Надо было выбирать. А не тянуть до последнего.
И я выбрал, но до самого конца надеялся, что в выборе ошибся и что все не настолько несправедливо.
...А доказало это только одно — насколько мы, русские, неисправимые оптимисты.
Я, конечно, зря подумал, что Ароновна удовлетворилась моим обещанием по возможности как можно реже видеться с Катей. Я недооценил эту мстительную суку. Она повторила свой фокус с попадосом, только на этот раз был просто конкретный «прием», потому что заказчиками выступили шароевские ублюдки. Это такие нелюди, при одном взгляде на которых хочется крикнуть: «Мама, роди меня обратно!» Фил Грек с девочками, среди которых была и Катя, уцелел вообще чудом: шароевских повязали менты. Полбанды. Начали сбываться прогнозы Нины Ароновны насчет скверного будущего Лечо Ша-роева и его друзей, только она не ожидала, что эти прогнозы ударят по ее собственным планам, по ней самой.
Я до сих пор не разобрался, что произошло поздно вечером девятнадцатого апреля в боулинг-клубе «Эльга», но только и того, что я узнал от Фила Грека и Кати, мне вполне хватило. Их там чуть не убили. Я орал на Нину Ароновну так, что она даже растерялась, первый раз я видел, как эта железобетонная, совершенно бессовестная баба теряется, начинает жевать губами и лепетать что-то в свое оправдание. Конечно, она быстро очухалась и стала нагло доказывать, что черное — это белое, а белое — это черное, и кое в чем даже преуспела.

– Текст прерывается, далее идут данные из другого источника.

===== config.mk =====
export PLATFORM = sky130hd
export DESIGN_NAME = snake_body_tracker_flat
export DESIGN_NICKNAME = d
export VERILOG_FILES = /design/src/rtl/snake_pkg.sv /design/src/rtl/snake_body_tracker_if.sv /design/src/rtl/snake_next_head.sv /design/src/rtl/snake_body_tracker.sv /design/src/flat_wrapper.sv
export SDC_FILE = /design/constraint.sdc
export NUM_CORES = 2
export LEC_CHECK = 0
export BUFFER_PORTS_ARGS = -buffer_cell sky130_fd_sc_hd__buf_2
export CAP_MARGIN = 5
export CELL_PAD_IN_SITES_DETAIL_PLACEMENT = 2
export CELL_PAD_IN_SITES_GLOBAL_PLACEMENT = 2
export CORE_MARGIN = 2
export CORE_UTILIZATION = 40
export CTS_CLUSTER_DIAMETER = 30
export DETAILED_ROUTE_END_ITERATION = 10
export HOLD_SLACK_MARGIN = 0.15
export MAX_ROUTING_LAYER = met4
export PLACE_DENSITY = 0.78
export SLEW_MARGIN = 0
export SYNTH_ARGS = -nofsm -noshare
export SYNTH_HDL_FRONTEND = slang
export SYNTH_HIERARCHICAL = 1
export SYNTH_SLANG_ARGS = --single-unit

===== constraint.sdc =====
create_clock -name clk_i -period 55.5 [get_ports clk_i]
set_clock_uncertainty 0.2 [all_clocks]
set_input_delay 2.775 -clock clk_i [delete_from_list [all_inputs] [get_ports clk_i]]
set_output_delay 2.775 -clock clk_i [all_outputs]
set_load 0.05 [all_outputs]

===== src/rtl/snake_pkg.sv =====
// ---------------------------------------------------------------------------
// snake_pkg
// Shared types and sizing for the snake body tracker.
// The grid and storage sizes live here as localparams. Keeping them in one
// place means point_t, the interface and the tracker always agree on widths.
// Contents:
//   GRID_W, GRID_H, MAX_LEN, INIT_LEN  grid size, storage depth, start length
//   XW, YW, LW                         coordinate and length widths
//   dir_t                              movement direction
//   point_t                            one grid cell (x, y)
//   opposite()                         the 180-degree reverse of a direction
//   init_point()                       start-of-game position of segment idx
// ---------------------------------------------------------------------------
package snake_pkg;

    localparam int GRID_W   = 32;
    localparam int GRID_H   = 24;
    localparam int MAX_LEN  = 64;
    localparam int INIT_LEN = 3;

    localparam int XW = $clog2(GRID_W);
    localparam int YW = $clog2(GRID_H);
    localparam int LW = $clog2(MAX_LEN + 1);

    typedef enum logic [1:0] {
        UP    = 2'd0,
        RIGHT = 2'd1,
        DOWN  = 2'd2,
        LEFT  = 2'd3
    } dir_t;

    typedef struct packed {
        logic [XW-1:0] x;
        logic [YW-1:0] y;
    } point_t;

    // The encoding puts opposite directions two apart, so flipping bit 1
    // gives the reverse direction.
    function automatic dir_t opposite(input dir_t d);
        return dir_t'(d ^ 2'd2);
    endfunction

    // A new snake lies horizontally in the middle of the grid, head at the
    // centre and body trailing to the left. Unused slots are parked at 0.
    function automatic point_t init_point(input int idx);
        point_t p;
        p.x = '0;
        p.y = '0;
        if (idx < INIT_LEN) begin
            p.x = XW'(GRID_W / 2 - idx);
            p.y = YW'(GRID_H / 2);
        end
        return p;
    endfunction

endpackage


===== src/rtl/snake_body_tracker_if.sv =====
// ---------------------------------------------------------------------------
// snake_body_tracker_if
// Bundles the control, render-query and status signals of the tracker.
// Signals:
//   playing_i    game running; rising edge starts a new game
//   step_i       move tick, one-cycle pulse
//   dir_i        requested direction
//   dir_valid_i  dir_i valid this cycle
//   grow_i       food eaten, one-cycle pulse
//   query_x_i/y  render query cell
//   query_hit_o  query cell occupied (one cycle latency)
//   head_x_o/y   current head position
//   length_o     current length
//   collision_o  one-cycle collision pulse
// Modports:
//   master  game logic / renderer side
//   slave   tracker side
// ---------------------------------------------------------------------------
interface snake_body_tracker_if;
    import snake_pkg::*;

    logic          playing_i;
    logic          step_i;
    dir_t          dir_i;
    logic          dir_valid_i;
    logic          grow_i;
    logic [XW-1:0] query_x_i;
    logic [YW-1:0] query_y_i;
    logic          query_hit_o;
    logic [XW-1:0] head_x_o;
    logic [YW-1:0] head_y_o;
    logic [LW-1:0] length_o;
    logic          collision_o;

    modport master (
        output playing_i, step_i, dir_i, dir_valid_i, grow_i,
               query_x_i, query_y_i,
        input  query_hit_o, head_x_o, head_y_o, length_o, collision_o
    );

    modport slave (
        input  playing_i, step_i, dir_i, dir_valid_i, grow_i,
               query_x_i, query_y_i,
        output query_hit_o, head_x_o, head_y_o, length_o, collision_o
    );

endinterface


===== src/rtl/snake_next_head.sv =====
// ---------------------------------------------------------------------------
// snake_next_head
// Combinational: where the head lands after one move, and whether that move
// would leave the grid.
// Ports:
//   head      current head cell
//   dir       direction of the move
//   nxt       head cell after the move (equals head on a wall hit)
//   wall_hit  the move would cross the grid border
// ---------------------------------------------------------------------------
module snake_next_head
    import snake_pkg::*;
(
    input  point_t head,
    input  dir_t   dir,
    output point_t nxt,
    output logic   wall_hit
);

    // Check the border before touching the coordinate, so a blocked move
    // never wraps round to the far side of the grid.
    always_comb begin
        nxt      = head;
        wall_hit = 1'b0;
        unique case (dir)
            UP: begin
                if (head.y == '0) wall_hit = 1'b1;
                else              nxt.y    = head.y - 1'b1;
            end
            DOWN: begin
                if (head.y == YW'(GRID_H - 1)) wall_hit = 1'b1;
                else                           nxt.y    = head.y + 1'b1;
            end
            LEFT: begin
                if (head.x == '0) wall_hit = 1'b1;
                else              nxt.x    = head.x - 1'b1;
            end
            RIGHT: begin
                if (head.x == XW'(GRID_W - 1)) wall_hit = 1'b1;
                else                           nxt.x    = head.x + 1'b1;
            end
        endcase
    end

endmodule


===== src/rtl/snake_body_tracker.sv =====
// ---------------------------------------------------------------------------
// snake_body_tracker
// Holds the snake's segment coordinates and advances them one cell per move
// tick. Turns requested into a 180-degree reversal are dropped. The module
// grows the snake on food and flags wall and self collisions.
// Ports:
//   clk_i    system clock
//   reset_i  synchronous, active-high reset
//   bus      snake_body_tracker_if.slave (control, query and status)
// ---------------------------------------------------------------------------
module snake_body_tracker
    import snake_pkg::*;
(
    input  logic                       clk_i,
    input  logic                       reset_i,
    snake_body_tracker_if.slave        bus
);

    point_t        seg [MAX_LEN];
    logic [LW-1:0] length_q;
    dir_t          cur_dir;
    dir_t          pend_dir;
    logic          grow_pend;
    logic          dead;
    logic          collision_q;
    logic          query_hit_q;
    logic          playing_q;

    point_t        nxt;
    logic          wall_hit;
    logic          self_hit;
    logic          query_match;
    logic          new_game;
    logic          step_ok;
    logic          can_grow;
    logic          hit;

    snake_next_head u_next_head (
        .head     (seg[0]),
        .dir      (pend_dir),
        .nxt      (nxt),
        .wall_hit (wall_hit)
    );

    // A grow pulse that arrives with the step counts for that step. At full
    // length the grow is thrown away, so the tail still vacates its cell.
    assign new_game = reset_i | (bus.playing_i & ~playing_q);
    assign step_ok  = bus.step_i & bus.playing_i & ~dead;
    assign can_grow = (grow_pend | bus.grow_i) & (length_q < LW'(MAX_LEN));
    assign hit      = wall_hit | self_hit;

    // Compare every live segment in parallel. This gives the self-hit test
    // for the move in progress and the render query. The tail slot is
    // exempt from the self-hit test unless the snake is growing, because
    // the tail moves out of that cell in the same step.
    always_comb begin
        self_hit    = 1'b0;
        query_match = 1'b0;
        for (int i = 0; i < MAX_LEN; i++) begin
            if (LW'(i) < length_q) begin
                if (bus.query_x_i == seg[i].x && bus.query_y_i == seg[i].y)
                    query_match = 1'b1;
                if (nxt == seg[i] && !(LW'(i) == length_q - 1'b1 && !can_grow))
                    self_hit = 1'b1;
            end
        end
    end

    // Main state register. A new game (reset or a playing rising edge)
    // overrides everything else. Direction and grow requests are still
    // registered while the game is paused. An accepted step either kills
    // the snake or shifts the body one slot and places the new head.
    always_ff @(posedge clk_i) begin
        playing_q <= bus.playing_i;
        if (new_game) begin
            for (int i = 0; i < MAX_LEN; i++)
                seg[i] <= init_point(i);
            length_q    <= LW'(INIT_LEN);
            cur_dir     <= RIGHT;
            pend_dir    <= RIGHT;
            grow_pend   <= 1'b0;
            dead        <= 1'b0;
            collision_q <= 1'b0;
            query_hit_q <= 1'b0;
        end else begin
            collision_q <= 1'b0;
            query_hit_q <= query_match;
            if (bus.dir_valid_i && bus.dir_i != opposite(cur_dir))
                pend_dir <= bus.dir_i;
            if (step_ok) begin
                grow_pend <= 1'b0;
                if (hit) begin
                    dead        <= 1'b1;
                    collision_q <= 1'b1;
                end else begin
                    for (int i = MAX_LEN - 1; i > 0; i--)
                        seg[i] <= seg[i-1];
                    seg[0]  <= nxt;
                    cur_dir <= pend_dir;
                    if (can_grow)
                        length_q <= length_q + 1'b1;
                end
            end else if (bus.grow_i) begin
                grow_pend <= 1'b1;
            end
        end
    end

    assign bus.head_x_o    = seg[0].x;
    assign bus.head_y_o    = seg[0].y;
    assign bus.length_o    = length_q;
    assign bus.collision_o = collision_q;
    assign bus.query_hit_o = query_hit_q;

endmodule


===== src/flat_wrapper.sv =====
// flat-port wrapper written by rule: the top's interface ports become plain ports
module snake_body_tracker_flat import snake_pkg::*;
  (clk_i, reset_i, bus_playing_i, bus_step_i, bus_dir_i, bus_dir_valid_i, bus_grow_i, bus_query_x_i, bus_query_y_i, bus_query_hit_o, bus_head_x_o, bus_head_y_o, bus_length_o, bus_collision_o);
  snake_body_tracker_if bus_i ();
  input  logic clk_i;
  input  logic reset_i;
  input wire logic [$bits(bus_i.playing_i)-1:0] bus_playing_i;
  input wire logic [$bits(bus_i.step_i)-1:0] bus_step_i;
  input wire logic [$bits(bus_i.dir_i)-1:0] bus_dir_i;
  input wire logic [$bits(bus_i.dir_valid_i)-1:0] bus_dir_valid_i;
  input wire logic [$bits(bus_i.grow_i)-1:0] bus_grow_i;
  input wire logic [$bits(bus_i.query_x_i)-1:0] bus_query_x_i;
  input wire logic [$bits(bus_i.query_y_i)-1:0] bus_query_y_i;
  output wire logic [$bits(bus_i.query_hit_o)-1:0] bus_query_hit_o;
  output wire logic [$bits(bus_i.head_x_o)-1:0] bus_head_x_o;
  output wire logic [$bits(bus_i.head_y_o)-1:0] bus_head_y_o;
  output wire logic [$bits(bus_i.length_o)-1:0] bus_length_o;
  output wire logic [$bits(bus_i.collision_o)-1:0] bus_collision_o;
  assign bus_i.playing_i = bus_playing_i;
  assign bus_i.step_i = bus_step_i;
  assign bus_i.dir_i = bus_dir_i;
  assign bus_i.dir_valid_i = bus_dir_valid_i;
  assign bus_i.grow_i = bus_grow_i;
  assign bus_i.query_x_i = bus_query_x_i;
  assign bus_i.query_y_i = bus_query_y_i;
  assign bus_query_hit_o = bus_i.query_hit_o;
  assign bus_head_x_o = bus_i.head_x_o;
  assign bus_head_y_o = bus_i.head_y_o;
  assign bus_length_o = bus_i.length_o;
  assign bus_collision_o = bus_i.collision_o;
  snake_body_tracker u_core (.clk_i(clk_i), .reset_i(reset_i), .bus(bus_i));
endmodule

==> qor.csv <==
metric;value;unit
syn-instance-count;3723;
drv_cap;0;
first_global_vias;35900;
worstSkewPairLatency;810;ps
pwr_total;1.98;mW
std_cell_rows;117;
finalWorstPathRequiredPeriod;10900;ps
async_reset_ff_frac;0;
end_kind;flip-flop;
highest_cell_delay_on_the_worst_timing_path;1040;ps
htree_levels;4;
layout-drive-gt1-share;0.107;
syn_area_per_cell;11.1;µm²
detail_route.drc_violations;0;
power.switching_fraction;0.294;
initialDrtViolationCount;3383;
cts.clk_slew.worst_paths;50;ps
die_y;326;µm
cellLeakagePower;18.2;nW
power_density_cells;40.3;nW/µm²
critical_path.most_common_cell;buf_4;
combinationalPowerShare;0.132;
tightestPinTransition;1340;ps
dr.pass1.iters;6;
hold_path.class;flip-flop to flip-flop;
syn-cell-area;41400;µm²
clock_tree.root_cell;clkbuf_16;
routed_len_inst;35.9;µm
yosys_warnings;6;
timing.critical_path.from_type;flip-flop;
antenna_found_initial;15;
synth_top_cells_by_area;edfxtp_1 46%, xnor2_1 14%, xor2_1 13%, and2_1 9.6%, nand4_1 2.6%;
crit_path_cell_trace;inv_1 -> ha_1 -> inv_1 -> o41ai_1 -> a21oi_1 -> a21oi_4 -> buf_4 -> buf_4 -> xor2_1 -> nor4_1 -> and3_1 -> a221o_1 -> or4_1 -> or4_4 -> o21ai_4 -> buf_12 -> buf_4 -> buf_4 -> buf_4;
synth_edf_count;640;
max-vdd-ir-drop;0.0332;mV
globalplace.congestion;0.998;
die_x;326;µm
tritoncts;done;
finalHoldViolations;0;
setup_tns;0;ps
worst-path-max-fanout;191;
cts_hold_repair.buffers;0;
cts.path.max_buffers;3;
synth_common_cells;671 x xnor2_1, 640 x edfxtp_1, 635 x and2_1;
synthFlopType;edfxtp_1;
global_route_wire_length_before_repair;272000;µm
fin_hold_ws;263;ps
clock_power_share;0.545;
finish.instance_area;49200;µm²
cts_num_sinks;656;
nets;3807;
maximum_number_of_pins_on_one_net_before_global_route_repair;276;
die_area;106000;µm²
grt_setup_unrepaired;false;
outcome;finished, final reports clean;
number_of_cts_inserted_buffers;187;
post_cts_buffers;0;
netlist.area_leader.share;0.464;
postPlaceCellArea;42900;µm²
p_switching;582;µW
place_hpwl;113000;µm
slew_violations;0;
count_of_unique_library_cells_instantiated_by_yosys;77;
synth-seq-area-share;0.472;
antenna_left;0;
fin_crit_sh;0.196;
power.sequential.fraction;0.323;
worstSetupPathType;flip-flop to flip-flop;
io_pins;37;
timing.critical_path.arrival;11060;ps
report.final.setup_viol;0;
timing.critical_path.slowest_stage_cell;buf_4;
via_per_inst;6.14;
buffer_ports.inserted;36;
track_usage;0.364;
initial_util;0.405;
synth_fp_nets;3752;
fmax;91.7;MHz
critical_path_required;55660;ps
detailroute.via_count;32700;
wirelength;191000;µm
area_growth;18.8;%
synthDominantAreaCellType;edfxtp_1;
yosys_register_bits;656;
aggregate_global_routing_overflow;0;
synth.most_common_cell;xnor2_1;
relSlewSlack;0.102;
core;102000;µm²
post_cts_gate_resize_count;0;
cell_internal_pwr;1.40;mW
## sequential cells by signal, indices dropped and copies added (netlist names)
| name | count |
|---|---|
| u_core/pend_dir | 2 |
| u_core/bus.length_o | 7 |
| u_core/playing_q | 1 |
| u_core/bus.collision_o | 1 |
| u_core/grow_pend | 1 |
| u_core/seg | 640 |
| u_core/bus.query_hit_o | 1 |
| u_core/cur_dir | 2 |
| u_core/dead | 1 |
## routing by layer
metal | share of wire | up-vias | global-route usage
li1 | - | 13100 | -
met1 | 0.39 | 17200 | 0.430
met2 | 0.48 | 1735 | 0.578
met3 | 0.085 | 556 | 0.0931
met4 | 0.051 | 0 | 0.181
met5 | 0 | - | -
## stage by stage
step / instances / utilization / worst slack, ps
final: 5317 / 0.481 / 44600
after detailed placement: 4956 / 0.420 / 44920
after global placement: 4955 / 0.420 / 45120
after floorplan: 3723 / - / 3280
after CTS: 5303 / 0.481 / 44630
after global routing: 5316 / 0.481 / 44220
## critical path: cells and delay by family (launching register included)
| kind | cells | cell delay [ps] |
|---|---|---|
| flip-flops | 1 | 510 |
| adder cells (fa/ha/maj) | 1 | 280 |
| buffers and inverters | 8 | 5200 |
| AO/OA/AOI/OAI | 5 | 1960 |
| XOR/XNOR | 1 | 260 |
| AND/OR/NAND/NOR | 4 | 1690 |
## cell usage in the layout (no fill, tap or decap), drive strengths merged, types with 23 or more instances in the layout
cell | netlist | final
nand2b | 23 | 23
and2 | 635 | 635
clkbuf | 135 | 225
xnor2 | 671 | 671
a21oi | 59 | 59
inv | 12 | 25
xor2 | 617 | 617
nor3 | 60 | 60
edfxtp | 640 | 640
nand2 | 51 | 51
clkinv | 0 | 81
or4 | 24 | 24
buf | 111 | 112
nand4 | 169 | 169
o21ai | 37 | 37
nor2 | 66 | 66
nor4 | 160 | 160
nand3 | 63 | 63
## cell families after synthesis
| family | after synthesis | synth area share |
|---|---|---|
| buffers and inverters | 258 | 0.0286 |
| AND/OR/NAND/NOR | 1282 | 0.185 |
| multiplexers | 4 | 0.00109 |
| XOR/XNOR | 1288 | 0.273 |
| AO/OA/AOI/OAI | 224 | 0.0371 |
| adder cells (fa/ha/maj) | 11 | 0.00333 |
| flip-flops | 656 | 0.472 |
## power groups by stage
stage / Combinational, mW / Clock [mW] / Sequential, mW
after floorplan: 0.170 / 0 / 0.687
after global placement: 0.231 / 0 / 0.640
after detailed placement: 0.243 / 0 / 0.642
after CTS: 0.258 / 1.09 / 0.638
after global routing: 0.274 / 1.12 / 0.641
final: 0.262 / 1.08 / 0.640
## final timing paths
path	from	to	slack, ps	cells past startpoint
setup / recovery	u_core/seg[0][5]$_SDFFCE_PN0P_	u_core/seg[49][4]$_SDFFCE_PN0P_	44600	19
hold / removal	u_core/dead$_SDFFE_PP0P_	u_core/dead$_SDFFE_PP0P_	260	1
setup reg to reg	u_core/seg[0][5]$_SDFFCE_PN0P_	u_core/seg[49][4]$_SDFFCE_PN0P_	44600	19
hold reg to reg	u_core/dead$_SDFFE_PP0P_	u_core/dead$_SDFFE_PP0P_	260	1
## final cells by class
class                      count  area [µm²]
multi-input combinational   2809       20800
clock buffer                 225        4860
tap                         1368        1710
inverter                      12        45.0
timing repair buffer         112         873
fill                       10100       53000
sequential                   656       19500
antenna                       13        32.5
clock inverter               122        1340
No activity file was read; power rests on OpenSTA's default activity.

Язык у нее был подвешен ого-го-го.
Под конец этой милой беседы, о которой даже вспоминать не хочется, я сказал:
— В общем, так, моя дорогая Ароновна. Если ты хочешь, чтобы наша договоренность была в силе, то будь любезна не заниматься таким западлом. Это первое. Второе — насчет Кати. И даже не шипи и подбородками не колыхай, это совсем не эротично. С этого дня она стопроцентно переходит на индивидуальные заказы. К проверенным клиентам. Ты сама знаешь, что лучше Кати у нас в конторе девочки нет. Так что не делай из нее пушечное мясо. Кажется, я сказал, что все решено и что мы с тобой едем. Так что не сживай девчонку со свету, ей и так несладко. Понятно? И постарайся ей улыбаться, поняла?
— Да она наркоша, торчушка. Она сама скора-а-а перекувыркнется от своей наркоты! — рявкнула «мама».
— Тем более. Пусть делает что хочет, поняла?
Когда я вышел от Нины Ароновны, то понял, что впервые в жизни я разговаривал с ней как хозяин. В полной и безоглядной уверенности, что она не станет делать мне наперекор. И потому я совершенно спокойно пошел к Кате и сказал ей:
— Все хорошо, девочка. Ты теперь только на «випе», на «белом» списке работаешь. Никаких боулинг-клубов, никаких поганых вилл, только старая клиентура, я договорился. И скорее бы это все кончилось. — И, наклонившись к ее уху, прошептал: — Можешь оформлять загранпаспорт, но только не дай бог Ароновна узнает! У тебя есть хороший клиент, который может за пару дней все это провернуть? С загранпаспортами?
— Есть, — твердо сказала она.
Дни покатились, все ускоряясь, чем звонче и теплее становилось на улице, тем суше и больнее сжималось у меня в душе колючее, как сушеные кусочки яблока из детства, предчувствие. Мне было не столько страшно за себя, за Катю ли… сколько булькало бессмысленное варево животного ужаса. Я гасил это водкой. Я отказывался от работы и сидел дома, не выходя никуда. Предпочитал не видеться ни с Ароновной, ни с Катей. Только со своими. Юлик говорил:
— Что ты паришься, Ромео? Все будет окейно! Своротим! Ты что, из-за того гонишь, что этот новый клиент, конкретный, по шароевской наводке — оказался твоим бывшим командиром армейским, да? Это ему ты в Твери блядей снимал?